美しく澄んだ宝石にキンブリーの姿が映っていた。

何を驚くのか。
キンブリーはそんなロイを見ながら思った。
ロイもキンブリーも軍人だ。
あの子供の存在に気付かない訳がないだろう。
まさか、キンブリーが子供に気付かないと思ったのか…
まさか、ロイが見逃した事に気付かないとでも思ったのか…
キンブリーは声をあげて笑いたくなった。
この青年はなんと愚かなのだろうか。
多くの命を奪いながら、たった一つの命を惜しむなんて――

「今更でしょう?貴方は数えきれない程のものを奪ってきた。なのに貴方はあんな小さなもの一つを助けようと言うので?」
キンブリーは酷薄な笑みを湛え、その瞳でロイを束縛する。
「貴方も私も所詮人間兵器なんですよ。
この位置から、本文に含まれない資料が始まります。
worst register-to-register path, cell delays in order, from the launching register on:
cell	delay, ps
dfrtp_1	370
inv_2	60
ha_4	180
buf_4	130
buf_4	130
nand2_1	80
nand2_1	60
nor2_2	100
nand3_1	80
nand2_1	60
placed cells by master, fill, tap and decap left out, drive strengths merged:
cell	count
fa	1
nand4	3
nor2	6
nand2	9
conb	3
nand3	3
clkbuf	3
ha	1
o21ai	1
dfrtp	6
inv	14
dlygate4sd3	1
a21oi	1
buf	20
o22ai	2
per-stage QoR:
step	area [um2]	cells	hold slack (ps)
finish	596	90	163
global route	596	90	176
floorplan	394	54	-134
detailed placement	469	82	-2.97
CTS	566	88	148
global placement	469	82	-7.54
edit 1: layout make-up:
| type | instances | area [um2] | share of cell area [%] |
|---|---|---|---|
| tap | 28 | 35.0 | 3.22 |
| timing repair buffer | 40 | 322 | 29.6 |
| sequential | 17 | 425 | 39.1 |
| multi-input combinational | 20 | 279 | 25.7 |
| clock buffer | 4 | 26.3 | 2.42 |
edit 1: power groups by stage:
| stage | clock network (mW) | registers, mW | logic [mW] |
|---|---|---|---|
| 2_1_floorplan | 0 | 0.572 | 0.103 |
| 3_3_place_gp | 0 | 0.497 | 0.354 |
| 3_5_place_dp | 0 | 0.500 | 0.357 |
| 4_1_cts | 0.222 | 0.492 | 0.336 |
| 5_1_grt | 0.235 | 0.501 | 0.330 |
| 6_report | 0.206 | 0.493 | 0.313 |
**src/rtl/stall_pkg.sv**
```systemverilog
// stall_pkg: shared widths, FSM states and round-robin selection for the stall timer
package stall_pkg;
  localparam int STALL_WIDTH = 28;
  localparam int IDX_W = 3;
  typedef enum logic [1:0] {IDLE, COUNT, DONE} stall_state_t;
  // first set bit after last, wrapping mod n; returns last when nothing is set
  function automatic logic [IDX_W-1:0] rr_pick(input logic [7:0] req, input logic [IDX_W-1:0] last, input int n);
    logic [IDX_W-1:0] idx;
    rr_pick = last;
    for (int k = n; k >= 1; k--) begin
      idx = IDX_W'((int'(last) + k) % n);
      if (req[idx]) rr_pick = idx;
    end
  endfunction
endpackage

```
**src/rtl/stall_downcounter.sv**
```systemverilog
// stall_downcounter: loadable down-counter saturating at zero; load wins over decrement
module stall_downcounter import stall_pkg::*; #(
  parameter int WIDTH = STALL_WIDTH
) (
  input  logic             clk,
  input  logic             reset,
  input  logic             load,
  input  logic [WIDTH-1:0] load_val,
  input  logic             en,
  output logic [WIDTH-1:0] value,
  output logic             is_one
);
  always_ff @(posedge clk)
    if (reset) value <= '0;
    else if (load) value <= load_val;
    else if (en && value != '0) value <= value - WIDTH'(1);
  assign is_one = value == WIDTH'(1);
endmodule

```
**src/rtl/stall_timer_arbiter.sv**
```systemverilog
// stall_timer_arbiter: round-robin owner of one shared stall down-counter.
// Define STALL_ABORT_EN to add the aborted output and abandon a count when the owner drops req.
module stall_timer_arbiter import stall_pkg::*; #(
  parameter int NREQ  = 3,
  parameter int WIDTH = STALL_WIDTH
) (
  input  logic                  clk,
  input  logic                  reset,
  input  logic [NREQ-1:0]       req,
  input  logic [NREQ*WIDTH-1:0] dur,
  output logic [NREQ-1:0]       grant,
  output logic [NREQ-1:0]       done,
  output logic                  busy,
  output logic [WIDTH-1:0]      remaining
`ifdef STALL_ABORT_EN
  ,
  output logic                  aborted
`endif
);
  stall_state_t state;
  logic [IDX_W-1:0] last, pick;
  logic [WIDTH-1:0] dur_sel;
  logic is_one, abort, load;
  assign pick = rr_pick(8'(req), last, NREQ);
  always_comb begin
    dur_sel = '0;
    for (int i = 0; i < NREQ; i++) if (pick == IDX_W'(i)) dur_sel = dur[i*WIDTH +: WIDTH];
  end
`ifdef STALL_ABORT_EN
  assign abort = state == COUNT && !(|(req & grant));
`else
  assign abort = 1'b0;
`endif
  assign load = (state == IDLE && |req) || abort;
  assign busy = state != IDLE;
  stall_downcounter #(.WIDTH(WIDTH)) u_cnt (
    .clk(clk),
    .reset(reset),
    .load(load),
    .load_val(abort ? '0 : dur_sel),
    .en(state == COUNT),
    .value(remaining),
    .is_one(is_one)
  );
  always_ff @(posedge clk)
    if (reset) begin
      state <= IDLE;
      grant <= '0;
      done <= '0;
      last <= IDX_W'(NREQ - 1);
`ifdef STALL_ABORT_EN
      aborted <= 1'b0;
`endif
    end else begin
      done <= '0;
`ifdef STALL_ABORT_EN
      aborted <= abort;
`endif
      if (state == IDLE) begin
        if (|req) begin
          last <= pick;
          grant <= NREQ'(1) << pick;
          state <= dur_sel != '0 ? COUNT : DONE;
          done <= dur_sel != '0 ? '0 : NREQ'(1) << pick;
        end
      end else if (state == COUNT) begin
        if (abort) begin
          state <= IDLE;
          grant <= '0;
        end else if (is_one) begin
          state <= DONE;
          done <= grant;
        end
      end else begin
        state <= IDLE;
        grant <= '0;
      end
    end
endmodule
```
**config.mk**
```make
export PLATFORM = sky130hd
export DESIGN_NAME = stall_timer_arbiter
export DESIGN_NICKNAME = d
export VERILOG_FILES = /design/src/rtl/stall_pkg.sv /design/src/rtl/stall_downcounter.sv /design/src/rtl/stall_timer_arbiter.sv
export SDC_FILE = /design/constraint.sdc
export NUM_CORES = 1
export LEC_CHECK = 0
export CORE_MARGIN = 3
export CORE_UTILIZATION = 51
export CTS_BUF_LIST = sky130_fd_sc_hd__clkbuf_4 sky130_fd_sc_hd__clkbuf_8 sky130_fd_sc_hd__clkbuf_16
export DETAILED_ROUTE_END_ITERATION = 8
export PLACE_DENSITY = 0.95
export SLEW_MARGIN = 10
export SYNTH_ARGS = -nofsm -noshare
export SYNTH_HDL_FRONTEND = slang
export SYNTH_SLANG_ARGS = --single-unit
```
**constraint.sdc**
```tcl
create_clock -name clk -period 18.2 [get_ports clk]
set_input_delay 3.64 -clock clk [delete_from_list [all_inputs] [get_ports clk]]
set_output_delay 3.64 -clock clk [all_outputs]
set_load 0.02 [all_outputs]
```
==> results.json, run 1 <==
{
  "run_status": "completed",
  "dr.max_layer_used": "met4",
  "grt_usage": 0.319,
  "multi_input_area_sq_um": 2820,
  "drcViolationCount": 0,
  "cts_sinks": 39,
  "clock_skew_ns": 0.00945,
  "die_h_microns": 91.9,
  "met1Wirelength_microns": 5130,
  "rsz0062_at_grt": "false",
  "start_util": 0.539,
  "wl_microns": 13900,
  "antenna_found_initial": 0,
  "p_seq_frac": 0.119,
  "switching_power_mw": 0.679,
  "worst_setup_path_end_kind": "flop",
  "layout-drive-gt1-share": 0.0450,
  "min_from": "u_cnt.value[14]",
  "max-clock-path-buffers": 2,
  "nets": 710,
  "vias_per_cell": 6.61,
  "synth_edf_count": 0,
  "place_congestion": 0.977,
  "antenna_cells": 0,
  "wl_per_cell_microns": 19.9,
  "synth_top_family_by_area": "compound AO/OA/AOI/OAI gates",
  "holdCritPathClass": "flop to flop",
  "core_area_sq_um": 6980,
  "cts_resized": 0,
  "cts_buffers": 5,
  "worstReg2RegStart": "last[1]",
  "wl_met2_microns": 6520,
  "synthTopCellsByArea": "dfxtp_1 21%, mux2i_1 9.3%, ha_1 7.3%",
  "firstDrtPassIters": 6,
  "synth-simple-area-share": 0.239,
  "synth_compound_area_frac": 0.284,
  "cp.arrival_ns": 8.07,
  "ant_nets": 0,
  "cp_cell_sequence": "clkdlybuf4s50_1 > inv_1 > o21ai_0 > o22a_1 > nor4_2 > o21bai_4 > mux2i_1 > o22ai_2 > nand2_1 > o2bb2ai_1 > nor4_1 > nand4_1 > nor4_2 > a32o_1",
  "cts_root_buf": "clkbuf_8",
  "crit_fanout": 22,
  "io_pins": 124,
  "whs_ns": 0.517,
  "syn_area_per_cell_sq_um": 7.67,
  "relSlewSlack": 0.285,
  "yosysMostFrequentCell": "nor2_1",
  "grt_pass1_wl_microns": 21700,
  "max_cap_violations": 0,
  "nFillCells": 540,
  "route.met3.wl_microns": 1550,
  "yosys_warnings": 0,
  "dp_hpwl_microns": 10600,
  "synth_seq_cells": 39,
  "path_clk_slew_ns": 0.09,
  "portBuffers": 123,
  "clock_latency_ns": 0.31,
  "synth_top_cell_by_area": "dfxtp_1",
  "period_share": 0.432,
  "cts_tree": "done",
  "finalCriticalPeriod_ns": 7.87,
  "fmax_mhz": 127,
  "ff2ff_setup_slack_ns": 11.02,
  "synthAdderAreaFrac": 0.0731,
  "drtIter0Drc": 636,
  "syn-num-nets": 602,
  "utilization": 0.740,
  "grt_max_degree": 43,
  "power_frac_comb": 0.819,
  "netlist_top_cells_count": "51 x nor2_1, 42 x nand2_1, 39 x dfxtp_1",
  "synth_top_area_share": 0.207,
  "synthMuxAreaShare": 0.0960,
  "startpoint_type": "input port",
  "reg2reg_depth": 21,
  "finalSetupViolCount": 0,
  "required_ns": 18.40,
  "cts_hold_buf": 0,
  "p_clk_frac": 0.062,
  "num_vias": 4600,
  "die_w_microns": 91.9,
  "seq_area_frac_synth": 0.207,
  "seq_area_sq_um": 781,
  "swShare": 0.556,
  "overflow": 0,
  "post_cts_buffers": 0,
  "area_delta_synth_final_pct": 37.1,
  "vdd_drop_max_mv": 0.149,
  "hold_path_depth": 2,
  "ys.flop_type": "dfxtp_1",
  "rows": 30,
  "synth_cells": 491,
  "finalSetupTns_ns": 0,
  "die-area_sq_um": 8450,
  "htreeDepth": 2,
  "critPathTopFamily": "compound AO/OA/AOI/OAI gates",
  "ys_types": 67,
  "path_buf_inv": 2,
  "ys_async_sr_fraction": 0,
  "power.internal_mw": 0.543,
  "cp_slowest_cell": "o22ai_2",
  "leakage_nw": 2.00,
  "grt_pass1_vias": 4399,
  "worstMarginPinSlew_ns": 1.07,
  "p_per_area_nw_per_um2": 237,
  "finalHoldViolCount": 0,
  "syn_area_sq_um": 3770,
  "max_stage_delay_ns": 0.87,
  "timing.rr.end": "done[0]",
  "synth_xor_area_frac": 0.0512,
  "critical_path_class": "input port to flop",
  "hold_end": "u_cnt.value[14]",
  "cpMostUsedCell": "nor4_2",
  "finalMaxSlewViolations": 0
}
## worst reg2reg max path: stages, from the launching register on
cell and delay, ns:
dfxtp_1 0.64, inv_1 0.22, ha_1 0.25, xor2_1 0.30
nor2_1 0.14, ha_1 0.26, ha_1 0.22, a21o_1 0.21
o21ai_0 0.27, nand2_1 0.20, ha_1 0.26, a221o_1 0.38
nor2_1 0.35, mux2_2 0.42, o41ai_2 0.31, o22ai_2 0.39
nand2_1 0.74, o22ai_1 0.20, a2111oi_0 0.48, nand3_1 0.20
nor4_2 0.45, a32o_1 0.23
## power groups by stage
stage / clock network, mW / logic (mW) / registers, mW
finish: 0.0763 / 1.00 / 0.145
global placement: 0 / 0.936 / 0.144
floorplan: 0 / 0.699 / 0.160
global route: 0.0786 / 1.07 / 0.147
detailed placement: 0 / 0.961 / 0.145
CTS: 0.0752 / 0.966 / 0.143
## worst max path at each step
stage	from	to	cells past startpoint
3_3_place_gp	req[0]	done[0]	14
6_report	req[0]	done[0]	14
2_1_floorplan	req[0]	done[0]	14
5_1_grt	req[0]	done[0]	14
4_1_cts	req[0]	done[0]	14
3_5_place_dp	req[0]	done[0]	14
## stage by stage
step	worst slack (ns)	power (mW)	instance area (sq um)	cells
CTS	10.45	1.18	5150	696
global placement	10.36	1.08	5040	688
global route	9.97	1.29	5160	696
finish	10.33	1.22	5160	696
floorplan	11.62	0.859	3770	491
detailed placement	10.15	1.11	5040	688
## placed cells by master (no fill, tap or decap), types with 6 or more instances in the layout
cell type / count
mux2i_1: 35
nor3_1: 25
nor2_1: 50
xor2_1: 6
nand3_1: 7
nand2_1: 42
a21oi_1: 21
dfxtp_1: 39
nor4_1: 11
ha_1: 22
inv_1: 20
a211oi_1: 15
o2bb2ai_1: 20
clkdlybuf4s50_1: 123
o21ai_0: 21
xnor2_1: 16
or3_1: 7
a31oi_1: 9
## state kept, by name (all words and copies together), names as in the netlist
signal	flops
state	2
done	3
u_cnt.value	28
grant	3
last	3
## metal layers
| layer | up-vias | global-route usage |
|---|---|---|
| li1 | 2072 | - |
| met1 | 2122 | 0.395 |
| met2 | 336 | 0.529 |
| met3 | 70 | 0.0632 |
| met4 | 0 | 0.155 |
| met5 | - | 0 |
## cell families (layout without fill, tap and decap cells)
group	Yosys count	in the layout
adders and majority gates	22	22
AOI/OAI and AO/OA	144	144
xor gates and xnor gates	22	22
DFF	39	39
and+or+nand+nor	182	182
buffers and inverters	46	155
muxes	36	36
## layout make-up
cell class | instances | area share
flip-flops and latches | 39 | 0.151
well taps | 96 | 0.0233
clock inverters | 3 | 0.00848
repair buffers | 126 | 0.243
clock buffers | 5 | 0.0133
inverters | 21 | 0.0153
multi-input cells | 406 | 0.546
Power figures use the tool's default switching activity.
」
その言葉に心臓を一突きにされたような痛みがロイを貫く。
だが、ロイにはそれに反論することもキンブリーのしたことを咎める権利もない。
彼の言葉は正しいのだ。

奥底から込み上げてくる感情。
それは抑えきれない殺戮への嫌悪…
だが、彼に対してではない。
激しいまでの嫌悪は自分自身に向けてのもの。
それは抑えきれない自己への嫌悪…

嫌悪と苦痛に歪むロイの表情は今にも泣き出しそうにも見える。
キンブリーはその相貌を愚かしくそれでいて綺麗だと思った。
彼の焔が美しいのは自分にはない感情を持つ彼が生むものだからこそだろう。

 


移転前のサイトでのキリ番・3333のリクエストでキンブリー+ロイで「抑えきれない嫌悪」でした。
クュルエ様のみお持ち帰り可です。
こんな駄文で申し訳ありませんけど…(土下座)

ちなみにこれも夜中にぽちぽちと携帯で打っていました。
最近の執筆は携帯でよくやります…
内容的にはお題のキンブリー+ロイと被らないようにしてみました。
なので、お互いに対する嫌悪にはしないようにしました。
キンブリーが示唆する言葉とロイの自己嫌悪、となっていると…
私は二人が似ていると思います。けれども、正反対なのだと…
鏡というか表裏というか…

この二人の遣り取り、書くのが結構好きだったりします。